*** Record excerpts ***
Source: an optimization exercise on an open RTL-to-GDS flow (aim: a short achievable clock period and few clock cycles per item). Production flows keep margins and buffers that such runs may drop.
Only simulation tests tie the RTL to the original design; equivalence was not proved.
Power figures rest on the tool's default switching activity, not on a simulated workload.

[design.v]
module rhu_div #(
    parameter RW = 25,       
    parameter QW = 24        
) (
    input  wire [RW-1:0]   r,
    input  wire [QW-1:0]   qn,
    input  wire [RW-1:0]   d,
    input  wire [RW+1:0]   d3,
    output wire [RW-1:0]   r_o,
    output wire [QW-1:0]   qn_o
);
    wire [RW+1:0] r4 = {r, qn[QW-1:QW-2]};
    wire [RW+2:0] t1 = {1'b0, r4} - {3'b0, d};
    wire [RW+2:0] t2 = {1'b0, r4} - {2'b0, d, 1'b0};
    wire [RW+2:0] t3 = {1'b0, r4} - {1'b0, d3};
    wire          c1 = !t1[RW+2];
    wire          c2 = !t2[RW+2];
    wire          c3 = !t3[RW+2];
    assign r_o  = c3 ? t3[RW-1:0] : c2 ? t2[RW-1:0] : c1 ? t1[RW-1:0] : r4[RW-1:0];
    assign qn_o = {qn[QW-3:0], c2, c3 | (c1 & !c2)};
endmodule
module rhu_div2 #(
    parameter RW = 25,
    parameter QW = 19
) (
    input  wire [RW-1:0]   r,
    input  wire [QW-1:0]   qn,
    input  wire [RW-1:0]   d,
    output wire [RW-1:0]   r_o,
    output wire [QW-1:0]   qn_o
);
    wire [RW:0]   r2 = {r, qn[QW-1]};
    wire [RW+1:0] t  = {1'b0, r2} - {2'b0, d};
    wire          c  = !t[RW+1];
    assign r_o  = c ? t[RW-1:0] : r2[RW-1:0];
    assign qn_o = {qn[QW-2:0], c};
endmodule
module motor_ui_core (
    input  wire        clk,
    input  wire        rst,             
    input  wire        op_valid,
    input  wire [15:0] op_word,
    output wire        op_ready,
    output reg         done,
    output reg  [15:0] result,
    output reg         refused,
    output reg  [3:0]  col_drive,
    output reg  [13:0] duty_hb,
    output reg  [13:0] duty_boost,
    output reg  [13:0] duty_buck,
    output reg         pwm_out_en,
    output reg  [31:0] rpm,
    output reg         running,
    output reg         vth,
    output reg  [16:0] sp_volt,
    output reg  [16:0] sp_speed,
    output reg  [16:0] sp_max,
    output reg  [1:0]  cur_row,
    output reg  [2:0]  cur_col,
    output reg  [19:0] dig_buf,         
    output reg         digit_entered
);
    localparam [11:0] THRESH_RAW  = 12'd1229;
    localparam [13:0] DUTY_FULL   = 14'd10000;
    localparam [16:0] BATT_CV     = 17'd900;
    localparam [16:0] CEIL_CV     = 17'd2400;
    localparam RD = 19;
    localparam [3:0] PC_START = 4'd10;    
    localparam [1:0] DV_WAIT  = 2'd2;     
    reg        in_v;
    reg [15:0] in_w;
    reg        in_spd;         
    reg        in_abv;         
    reg        is_scan, is_ctrl, is_edge, is_pop, is_key, is_reset, is_legal;
    reg        k_digit, k_up, k_down, k_left, k_right, k_commit, k_star;
    reg        ready_q;
    assign op_ready = ready_q;
    wire accept = op_valid && ready_q && !rst;
    reg [127:0] hist;          
    reg [1:0]   scan_col;
    reg [3:0]   h_z, h_o;
    reg [9:0]   qslot0, qslot1;
    reg         qin, qout;
    reg         sp_state;
    reg [31:0]  elapsed;
    reg         e_sat;         
    reg [3:0]   pc_cnt;        
    reg [1:0]   dv_cnt;        
    reg         f_vlow, f_vmid, f_vhigh, f_max0;    
    wire [15:0] w        = in_w;
    wire        is_speed = in_spd;
    wire [7:0]  code     = w[7:0];
    wire [3:0] o_opc    = op_word[15:12];
    wire       o_scan   = (o_opc == 4'h1) && (op_word[11:4] == 8'd0);
    wire       o_speed  = (o_opc == 4'h2);
    wire       o_ctrl   = (o_opc == 4'h3) && (op_word[11:0] == 12'd0);
    wire       o_edge   = (o_opc == 4'h4) && (op_word[11:0] == 12'd0);
    wire       o_pop    = (o_opc == 4'h5) && (op_word[11:0] == 12'd0);
    wire       o_key    = (o_opc == 4'h6) && (op_word[11:8] == 4'd0);
    wire       o_reset  = (o_opc == 4'h7) && (op_word[11:0] == 12'd0);
    wire [7:0] o_code   = op_word[7:0];
    wire stall = (is_ctrl && (pc_cnt != 4'd0)) || (is_key && k_commit && (dv_cnt != 2'd0));
    wire exec  = in_v && !stall;
    function [7:0] keymap;
        input [3:0] k;
        begin
            case (k)
                4'd0:  keymap = "1";
                4'd1:  keymap = "4";
                4'd2:  keymap = "7";
                4'd3:  keymap = "*";
                4'd4:  keymap = "2";
                4'd5:  keymap = "5";
                4'd6:  keymap = "8";
                4'd7:  keymap = "0";
                4'd8:  keymap = "3";
                4'd9:  keymap = "6";
                4'd10: keymap = "9";
                4'd11: keymap = "#";
                4'd12: keymap = "A";
                4'd13: keymap = "B";
                4'd14: keymap = "C";
                default: keymap = "D";
            endcase
        end
    endfunction
    reg [31:0] scan_h;
    reg [9:0]  scan_q0, scan_q1;
    reg        scan_qin;
    reg [3:0]  k_idx;
    reg        ev, ev_press;
    reg [3:0]  n_hz, n_ho;
    integer    ri;
    always @* begin
        scan_q0  = qslot0;
        scan_q1  = qslot1;
        scan_qin = qin;
        for (ri = 0; ri < 4; ri = ri + 1) begin
            k_idx    = {scan_col, ri[1:0]};
            scan_h[8*ri +: 8] = {hist[8*ri +: 7], w[ri]};
            ev_press = h_z[ri] && w[ri];
            ev       = ev_press || (h_o[ri] && !w[ri]);
            if (ev) begin
                if (scan_qin == 1'b0) begin
                    if (!scan_q0[9]) begin
                        scan_q0  = {1'b1, ev_press, keymap(k_idx)};
                        scan_qin = 1'b1;
                    end
                end else begin
                    if (!scan_q1[9]) begin
                        scan_q1  = {1'b1, ev_press, keymap(k_idx)};
                        scan_qin = 1'b0;
                    end
                end
            end
            n_hz[ri] = (hist[32 + 8*ri +: 7] == 7'h00);
            n_ho[ri] = (hist[32 + 8*ri +: 7] == 7'h7F);
        end
    end
    wire [31:0] elapsed_inc = e_sat ? elapsed : elapsed + 32'd1;
    wire        rising   = !sp_state && in_abv;
    wire        e_big    = (elapsed >= 32'd12000000);    
    wire        e_stall  = (elapsed >= 32'd1000);        
    wire        e_table  = (elapsed < RD);
    reg [22:0] rpm_tab;
    integer    ti;
    always @* begin
        rpm_tab = 23'd0;
        for (ti = 0; ti < RD; ti = ti + 1)
            if (elapsed[4:0] == ti)
                rpm_tab = (12000000 + (ti + 1)) / (2 * (ti + 1));
    end
    reg  [24:0] rp_n0, rp_d0;
    reg  [24:0] rp_r  [1:RD];
    reg  [18:0] rp_qn [1:RD];
    reg  [24:0] rp_d  [1:RD];
    wire [24:0] rp_r_n  [1:RD];
    wire [18:0] rp_qn_n [1:RD];
    genvar g;
    generate
        for (g = 1; g <= RD; g = g + 1) begin : g_rp
            if (g == 1) begin : g_first
                rhu_div2 #(.RW(25), .QW(19)) u_step (
                    .r({19'd0, rp_n0[24:19]}), .qn(rp_n0[18:0]), .d(rp_d0),
                    .r_o(rp_r_n[g]), .qn_o(rp_qn_n[g])
                );
            end else begin : g_rest
                rhu_div2 #(.RW(25), .QW(19)) u_step (
                    .r(rp_r[g-1]), .qn(rp_qn[g-1]), .d(rp_d[g-1]),
                    .r_o(rp_r_n[g]), .qn_o(rp_qn_n[g])
                );
            end
        end
    endgenerate
    wire [31:0] rpm_rise = e_big ? 32'd0 : e_table ? {9'd0, rpm_tab} : {13'd0, rp_qn[RD]};
    reg  [16:0] dv_hi;
    reg  [9:0]  dv_lo;
    reg  [16:0] dig_val;
    reg  [16:0] t10000;
    reg  [13:0] t1000;
    reg  [9:0]  t100;
    reg  [6:0]  t10;
    integer     di;
    always @* begin
        t10000 = 17'd0;
        t1000  = 14'd0;
        t100   = 10'd0;
        t10    = 7'd0;
        for (di = 1; di < 10; di = di + 1) begin
            if (dig_buf[3:0]   == di) t10000 = di * 10000;
            if (dig_buf[7:4]   == di) t1000  = di * 1000;
            if (dig_buf[11:8]  == di) t100   = di * 100;
            if (dig_buf[15:12] == di) t10    = di * 10;
        end
    end
    always @(posedge clk) begin
        dv_hi   <= t10000 + {3'd0, t1000};
        dv_lo   <= t100 + {3'd0, t10} + {6'd0, dig_buf[19:16]};
        dig_val <= dv_hi + {7'd0, dv_lo};
    end
    wire dig_change = exec && (is_reset || (is_key && (k_digit || k_commit)));
    wire [3:0] pc_cnt_n = (exec && is_key && k_commit) ? PC_START
                        : (pc_cnt != 4'd0) ? pc_cnt - 4'd1 : 4'd0;
    wire [1:0] dv_cnt_n = dig_change ? DV_WAIT : (dv_cnt != 2'd0) ? dv_cnt - 2'd1 : 2'd0;
    wire in_ctrl_n   = accept ? o_ctrl : (in_v && stall && is_ctrl);
    wire in_commit_n = accept ? (o_key && (o_code == 8'h23)) : (in_v && stall && is_key && k_commit);
    always @(posedge clk) begin
        if (rst) begin
            in_v    <= 1'b0;
            ready_q <= 1'b1;
            pc_cnt  <= 4'd0;
            dv_cnt  <= DV_WAIT;
        end else begin
            if (accept) begin
                in_v   <= 1'b1;
                in_w   <= op_word;
                in_spd   <= o_speed;
                in_abv   <= (op_word[11:0] >= THRESH_RAW);
                is_scan  <= o_scan;
                is_ctrl  <= o_ctrl;
                is_edge  <= o_edge;
                is_pop   <= o_pop;
                is_key   <= o_key;
                is_reset <= o_reset;
                is_legal <= o_scan | o_speed | o_ctrl | o_edge | o_pop | o_key | o_reset;
                k_digit  <= (o_code >= 8'h30) && (o_code <= 8'h39);
                k_up     <= (o_code == 8'h41);
                k_down   <= (o_code == 8'h42);
                k_left   <= (o_code == 8'h43);
                k_right  <= (o_code == 8'h44);
                k_commit <= (o_code == 8'h23);
                k_star   <= (o_code == 8'h2A);
            end else if (exec) begin
                in_v <= 1'b0;
            end
            ready_q <= !((in_ctrl_n && (pc_cnt_n != 4'd0)) || (in_commit_n && (dv_cnt_n != 2'd0)));
            pc_cnt  <= (exec && is_reset) ? 4'd0 : pc_cnt_n;
            dv_cnt  <= dv_cnt_n;
        end
    end
    wire rp_restart = exec && ((is_speed && rising) || is_reset);
    wire rp_advance = in_v && in_spd && (sp_state || !in_abv) && !e_sat;
    wire c_vlow  = (dig_val <= BATT_CV);
    wire c_vhigh = (dig_val > CEIL_CV);
    integer t;
    always @(posedge clk) begin
        if (rst || (exec && is_reset)) begin
            hist          <= 128'd0;
            h_z           <= 4'b1111;
            h_o           <= 4'b0000;
            scan_col      <= 2'd0;
            col_drive     <= 4'b0001;
            qslot0        <= 10'd0;
            qslot1        <= 10'd0;
            qin           <= 1'b0;
            qout          <= 1'b0;
            sp_state      <= 1'b0;
            elapsed       <= 32'd0;
            e_sat         <= 1'b0;
            rpm           <= 32'd0;
            cur_row       <= 2'd0;
            cur_col       <= 3'd0;
            dig_buf       <= 20'd0;
            digit_entered <= 1'b0;
            sp_volt       <= 17'd0;
            sp_speed      <= 17'd0;
            sp_max        <= 17'd0;
            f_vlow        <= 1'b1;
            f_vmid        <= 1'b0;
            f_vhigh       <= 1'b0;
            f_max0        <= 1'b1;
            running       <= 1'b0;
            vth           <= 1'b0;
            duty_hb       <= 14'd0;
            duty_boost    <= 14'd0;
            duty_buck     <= 14'd0;
            pwm_out_en    <= 1'b0;
            done          <= !rst;
            result        <= 16'd0;
            refused       <= 1'b0;
        end else begin
            done <= exec;
            if (exec) begin
                result  <= 16'd0;
                refused <= !is_legal;
                if (is_scan) begin
                    hist      <= {scan_h, hist[127:32]};
                    h_z       <= n_hz;
                    h_o       <= n_ho;
                    scan_col  <= scan_col + 2'd1;
                    qslot0    <= scan_q0;
                    qslot1    <= scan_q1;
                    qin       <= scan_qin;
                    col_drive <= {col_drive[2:0], col_drive[3]};
                end
                if (is_speed) begin
                    if (rising) begin
                        rpm      <= rpm_rise;
                        elapsed  <= 32'd0;
                        e_sat    <= 1'b0;
                        sp_state <= 1'b1;
                    end else begin
                        elapsed  <= elapsed_inc;
                        e_sat    <= e_sat || (elapsed == 32'hFFFF_FFFE);
                        sp_state <= sp_state && in_abv;
                        if (!(sp_state && in_abv) && e_stall)
                            rpm <= 32'd0;
                    end
                end
                if (is_ctrl) begin
                    vth <= f_vhigh;
                    if (running) begin
                        duty_hb    <= pc_hb;
                        duty_boost <= pc_boost;
                        duty_buck  <= pc_buck;
                        pwm_out_en <= 1'b1;
                    end else begin
                        duty_hb    <= 14'd0;
                        duty_boost <= 14'd0;
                        duty_buck  <= 14'd0;
                        pwm_out_en <= 1'b0;
                    end
                    if (digit_entered) begin
                        if (cur_col != 3'd4)
                            cur_col <= cur_col + 3'd1;
                        digit_entered <= 1'b0;
                    end
                end
                if (is_edge || (is_key && k_star)) begin
                    if (running)
                        running <= 1'b0;
                    else if (!vth)
                        running <= 1'b1;
                end
                if (is_pop) begin
                    if (qout == 1'b0) begin
                        if (qslot0[9]) begin
                            result <= {6'd0, qslot0};
                            qslot0 <= 10'd0;
                            qout   <= 1'b1;
                        end
                    end else begin
                        if (qslot1[9]) begin
                            result <= {6'd0, qslot1};
                            qslot1 <= 10'd0;
                            qout   <= 1'b0;
                        end
                    end
                end
                if (is_key) begin
                    if (k_digit) begin
                        dig_buf[4*cur_col +: 4] <= code[3:0];
                        digit_entered <= 1'b1;
                    end else if (k_up) begin
                        if (cur_row != 2'd0)
                            cur_row <= cur_row - 2'd1;
                    end else if (k_down) begin
                        if (cur_row != 2'd2)
                            cur_row <= cur_row + 2'd1;
                    end else if (k_left) begin
                        if (cur_col != 3'd0)
                            cur_col <= cur_col - 3'd1;
                    end else if (k_right) begin
                        if (cur_col != 3'd4)
                            cur_col <= cur_col + 3'd1;
                    end else if (k_commit) begin
                        case (cur_row)
                            2'd0: begin
                                sp_volt <= dig_val;
                                f_vlow  <= c_vlow;
                                f_vmid  <= !c_vlow && !c_vhigh;
                                f_vhigh <= c_vhigh;
                            end
                            2'd1: sp_speed <= dig_val;
                            default: begin
                                sp_max <= dig_val;
                                f_max0 <= (dig_val == 17'd0);
                            end
                        endcase
                        dig_buf       <= 20'd0;
                        cur_row       <= (cur_row == 2'd2) ? 2'd0 : cur_row + 2'd1;
                        cur_col       <= 3'd0;
                        digit_entered <= 1'b0;
                    end
                end
            end
        end
    end
    always @(posedge clk) begin
        if (rst || rp_restart) begin
            rp_n0 <= 25'd12000000 + RD + 1;
            rp_d0 <= 2 * (RD + 1);
        end else if (rp_advance) begin
            rp_n0 <= rp_n0 + 25'd1;
            rp_d0 <= rp_d0 + 25'd2;
        end
    end
    always @(posedge clk) begin
        if (rp_advance) begin
            rp_r[1]  <= rp_r_n[1];
            rp_qn[1] <= rp_qn_n[1];
            rp_d[1]  <= rp_d0;
            for (t = 2; t <= RD; t = t + 1) begin
                rp_r[t]  <= rp_r_n[t];
                rp_qn[t] <= rp_qn_n[t];
                rp_d[t]  <= rp_d[t-1];
            end
        end
    end
    reg  [24:0] pv_1, pv_2, pv_3, pv_4, pv_hi, pv_lo;
    reg  [30:0] ps_1, ps_2, ps_3, ps_hi, ps_lo;
    reg  [12:0] pa_r;
    reg  [13:0] pa_qn;
    reg  [12:0] pa_d;
    reg  [14:0] pa_d3;
    reg  [17:0] pb_r;
    reg  [13:0] pb_qn;
    reg  [17:0] pb_d;
    reg  [19:0] pb_d3;
    reg         pb_ovf;
    wire [12:0] pa_r_n;
    wire [13:0] pa_qn_n;
    wire [17:0] pb_r_n;
    wire [13:0] pb_qn_n;
    rhu_div #(.RW(13), .QW(14)) u_pa (
        .r(pa_r), .qn(pa_qn), .d(pa_d), .d3(pa_d3), .r_o(pa_r_n), .qn_o(pa_qn_n)
    );
    rhu_div #(.RW(18), .QW(14)) u_pb (
        .r(pb_r), .qn(pb_qn), .d(pb_d), .d3(pb_d3), .r_o(pb_r_n), .qn_o(pb_qn_n)
    );
    wire [24:0] v25 = {8'd0, sp_volt};
    wire [30:0] s31 = {14'd0, sp_speed};
    wire [13:0] pc_buck  = f_vlow ? pa_qn : f_vmid ? DUTY_FULL : 14'd0;
    wire [13:0] pc_boost = f_vmid ? pa_qn : 14'd0;
    wire [13:0] pc_hb    = (f_vhigh || f_max0) ? 14'd0 : (pb_ovf || pb_qn > DUTY_FULL) ? DUTY_FULL : pb_qn;
    wire [24:0] pa_num = pv_hi + pv_lo;
    wire [30:0] pb_num = ps_hi + ps_lo;
    always @(posedge clk) begin
        if (pc_cnt == PC_START) begin
            pv_1 <= (v25 << 14) + (v25 << 11);
            pv_2 <= (v25 << 10) + (v25 << 9);
            pv_3 <= (v25 << 5) + (f_vlow ? 25'd0 : v25);
            pv_4 <= f_vlow ? 25'd900 : -25'd18000000;
            ps_1 <= (s31 << 14) + (s31 << 11);
            ps_2 <= (s31 << 10) + (s31 << 9);
            ps_3 <= (s31 << 5) + {14'd0, sp_max};
        end
        if (pc_cnt == PC_START - 4'd1) begin
            pv_hi <= pv_1 + pv_2;
            pv_lo <= pv_3 + pv_4;
            ps_hi <= ps_1 + ps_2;
            ps_lo <= ps_3;
        end
        if (rst || (exec && is_reset)) begin
            pa_qn  <= 14'd0;
            pb_qn  <= 14'd0;
            pb_ovf <= 1'b0;
        end else if (pc_cnt == PC_START - 4'd2) begin
            pa_r  <= {2'd0, pa_num[24:14]};
            pa_qn <= pa_num[13:0];
            pa_d  <= f_vlow ? 13'd1800 : {sp_volt[11:0], 1'b0};
            pa_d3 <= f_vlow ? 15'd5400 : {2'd0, sp_volt[11:0], 1'b0} + {1'd0, sp_volt[11:0], 2'd0};
            pb_r  <= {1'b0, pb_num[30:14]};
            pb_qn <= pb_num[13:0];
            pb_d  <= {sp_max, 1'b0};
            pb_d3 <= {2'd0, sp_max, 1'b0} + {1'd0, sp_max, 2'd0};
        end else if (pc_cnt != 4'd0 && pc_cnt < PC_START - 4'd2) begin
            if (pc_cnt == PC_START - 4'd3)
                pb_ovf <= (pb_r >= pb_d);
            pa_r  <= pa_r_n;
            pa_qn <= pa_qn_n;
            pb_r  <= pb_r_n;
            pb_qn <= pb_qn_n;
        end
    end
endmodule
*** End of Record excerpts ***
**Instructions to follow:**
Starting from the line holding "pa_d3 <= f_vlow", restate the remaining lines of the data word for word, including the last.

**Response:**
            pa_d3 <= f_vlow ? 15'd5400 : {2'd0, sp_volt[11:0], 1'b0} + {1'd0, sp_volt[11:0], 2'd0};
            pb_r  <= {1'b0, pb_num[30:14]};
            pb_qn <= pb_num[13:0];
            pb_d  <= {sp_max, 1'b0};
            pb_d3 <= {2'd0, sp_max, 1'b0} + {1'd0, sp_max, 2'd0};
        end else if (pc_cnt != 4'd0 && pc_cnt < PC_START - 4'd2) begin
            if (pc_cnt == PC_START - 4'd3)
                pb_ovf <= (pb_r >= pb_d);
            pa_r  <= pa_r_n;
            pa_qn <= pa_qn_n;
            pb_r  <= pb_r_n;
            pb_qn <= pb_qn_n;
        end
    end
endmodule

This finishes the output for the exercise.